In a Statement by Dr. David McClure, Associate Administrator, Office of Citizen Services and Innovative Technology, at an April 2011 Senate Subcommittee Hearing, McClure stated one of the biggest challenges federal agencies face in migrating to the cloud is data management. Data management in cloud computing is something that needs to be critically analyzed and strategized before solutions can be implemented. So lets take a look at some of the Data Management challenges that exist in Federal Cloud Computing Solutions:
First of all, it is important to understand that the IT needs of global organizations pale in comparison with those of the US federal government. Quite simply, the US Federal Government is enormous – composed of more than 2.1 million full-time federal employees, each of who use at least one IT system and 2,094 federal government data centers composed of thousands of servers.

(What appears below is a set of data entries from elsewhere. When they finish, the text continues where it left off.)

==> flow/design.v <==
`timescale 1ns/1ps
module ssd (
    input logic [3:0] BCD,  
    output logic [6:0] A
);
    always @(*)
	 begin
        case (BCD)
            4'b0000: A = 7'b1000000;
            4'b0001: A = 7'b1111001;
            4'b0010: A = 7'b0100100;
            4'b0011: A = 7'b0110000;
            4'b0100: A = 7'b0011001;
            4'b0101: A = 7'b0010010;
            4'b0110: A = 7'b0000010;
            4'b0111: A = 7'b1111000;
            4'b1000: A = 7'b1111111;
            4'b1001: A = 7'b0010000;
            default: A = 7'b0000000;
        endcase
    end
endmodule
==> flow/design.v <==
module ula_mult (
    input clk,
    input start,
    input [26:0] a,
    input [26:0] b,
    input [1:0] cmd,               
    output done,
    output carry,
    output [26:0] result
);
reg [26:0] multiplicacao;
reg [26:0] regA, regB;
reg [26:0] menor;
wire [26:0] maior;
always @(posedge start) begin
    regA <= a;
    regB <= b;
    if (a < b) begin
        menor <= a;
    end else menor <= b;
    multiplicacao <= 0;
end
assign maior = (regA > regB)? regA : regB;
always @(multiplicacao) begin
    if (menor > 0) begin
        multiplicacao <= multiplicacao + maior;
        menor = menor - 1'b1;
    end
end
assign done = (menor == 0)? 1'b1 : 1'b0;
wire [26:0] sum;
wire [26:0] sub;
assign {carry, sum} = a + b;
assign sub = a - b;
assign result = (cmd == 2'b10)? sub: (cmd == 2'b01)? sum : multiplicacao;
endmodule
### /design/flow/design.v
module memoria_instrucao (
    input [63:0] pc,
    output [31:0] instrucao
);
    reg [31:0] rom [63:0];   
    integer i;
    initial begin  
        rom[0] = 32'b0;  
        rom[1] = 32'b00000000000100000010000100000011;  
        rom[2] = 32'b00000000001000001000001000110011;  
        rom[3] = 32'b00000000001000000000000010110011;  
        rom[4] = 32'b00000000010000000000000100110011;  
        rom[5] = 32'b00000000000100011000000110010011;  
        rom[6] = 32'b11111110100000011100110011100011;  
        rom[7] = 32'b11111110100000011000101111100011;  
        rom[8] = 32'b00000000001000000010000010100011;  
        for (i=9; i<64; i=i+1)
            rom[i] = 32'b0;
    end  
    assign instrucao = (pc[63:0] < 64 )? rom[pc]: 31'd0;
endmodule
$ cat design/flow/run.sh
#!/bin/bash
# OpenROAD 26Q1-2900-gdf79404cd8, Yosys 0.63+post, stock flow scripts
make -C /OpenROAD-flow-scripts/flow DESIGN_CONFIG=/design/flow/config.mk WORK_HOME=/design/flow/orfs finish
$ cat design/flow/config.mk
export PLATFORM = sky130hd
export DESIGN_NAME = normalizer
export DESIGN_NICKNAME = normalizer
export VERILOG_FILES = /design/flow/design.v
export SDC_FILE = /design/flow/constraint.sdc
export NUM_CORES = 4
export LEC_CHECK = 1
export CORE_UTILIZATION = 40
$ cat design/flow/constraint.sdc
current_design normalizer

set clk_period 6.6
set clk_io_pct 0.2

create_clock -name clk0 -period $clk_period

set non_clock_inputs [all_inputs -no_clocks]
set_input_delay [expr $clk_period * $clk_io_pct] -clock clk0 $non_clock_inputs
set_output_delay [expr $clk_period * $clk_io_pct] -clock clk0 [all_outputs]
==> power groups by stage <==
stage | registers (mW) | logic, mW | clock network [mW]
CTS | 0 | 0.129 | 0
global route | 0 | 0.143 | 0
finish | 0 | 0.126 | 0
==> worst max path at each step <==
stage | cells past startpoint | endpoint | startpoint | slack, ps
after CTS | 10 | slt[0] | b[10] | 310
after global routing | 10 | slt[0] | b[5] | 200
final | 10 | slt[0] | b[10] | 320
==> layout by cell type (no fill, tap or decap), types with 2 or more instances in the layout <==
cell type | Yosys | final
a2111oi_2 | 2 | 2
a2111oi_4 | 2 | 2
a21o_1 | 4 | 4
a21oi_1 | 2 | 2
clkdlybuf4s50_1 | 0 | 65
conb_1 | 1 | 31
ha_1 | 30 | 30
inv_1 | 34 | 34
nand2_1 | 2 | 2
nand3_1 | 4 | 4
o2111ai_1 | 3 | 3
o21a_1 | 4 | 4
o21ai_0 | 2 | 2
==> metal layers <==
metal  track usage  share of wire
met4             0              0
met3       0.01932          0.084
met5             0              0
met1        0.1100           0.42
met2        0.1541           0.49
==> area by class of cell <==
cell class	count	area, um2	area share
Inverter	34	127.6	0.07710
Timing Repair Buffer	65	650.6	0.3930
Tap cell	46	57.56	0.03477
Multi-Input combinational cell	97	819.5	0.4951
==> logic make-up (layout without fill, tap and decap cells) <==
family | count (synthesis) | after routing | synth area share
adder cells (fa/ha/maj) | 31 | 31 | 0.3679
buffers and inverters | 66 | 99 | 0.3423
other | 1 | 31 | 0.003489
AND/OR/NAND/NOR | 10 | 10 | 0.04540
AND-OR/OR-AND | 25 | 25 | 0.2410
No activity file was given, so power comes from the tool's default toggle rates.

Some reports estimate the majority of these severs are operating at 20 percent of capacity. Managing that amount of information is a daunting task that all agencies must face. For those who have managed to switch over to cloud based solutions, the change has taken a great amount of time and effort. This can be seen in the examples of cloud computing within the federal government.
Moving toward the government of the future, agencies will continue to be challenged to acquire, identify, integrate, analyze and disseminate relevant information to achieve high performance. In addition, analysts must overcome the following challenges:
- Information Overload – too much information to process
- Information Accessibility – ability to access information needed
- Missed Discoveries – patterns or problems previously overlooked
- Limited Access to Organizational Knowledge – unclear understanding of document flow and ownership leaving questions around permissions
- Reporting Challenges – unclear on how to report problems that need to be addressed within the system
Not to mention the initial consolidation of unprecedented amounts of data that will need to be addressed before a cloud solution can be implemented, a process that could very quickly become a resemblance of coming home to find out someone is reorganizing your closet and currently has all of your clothes spread out across your room. Regardless of the end result, that’s enough to overwhelm anyone.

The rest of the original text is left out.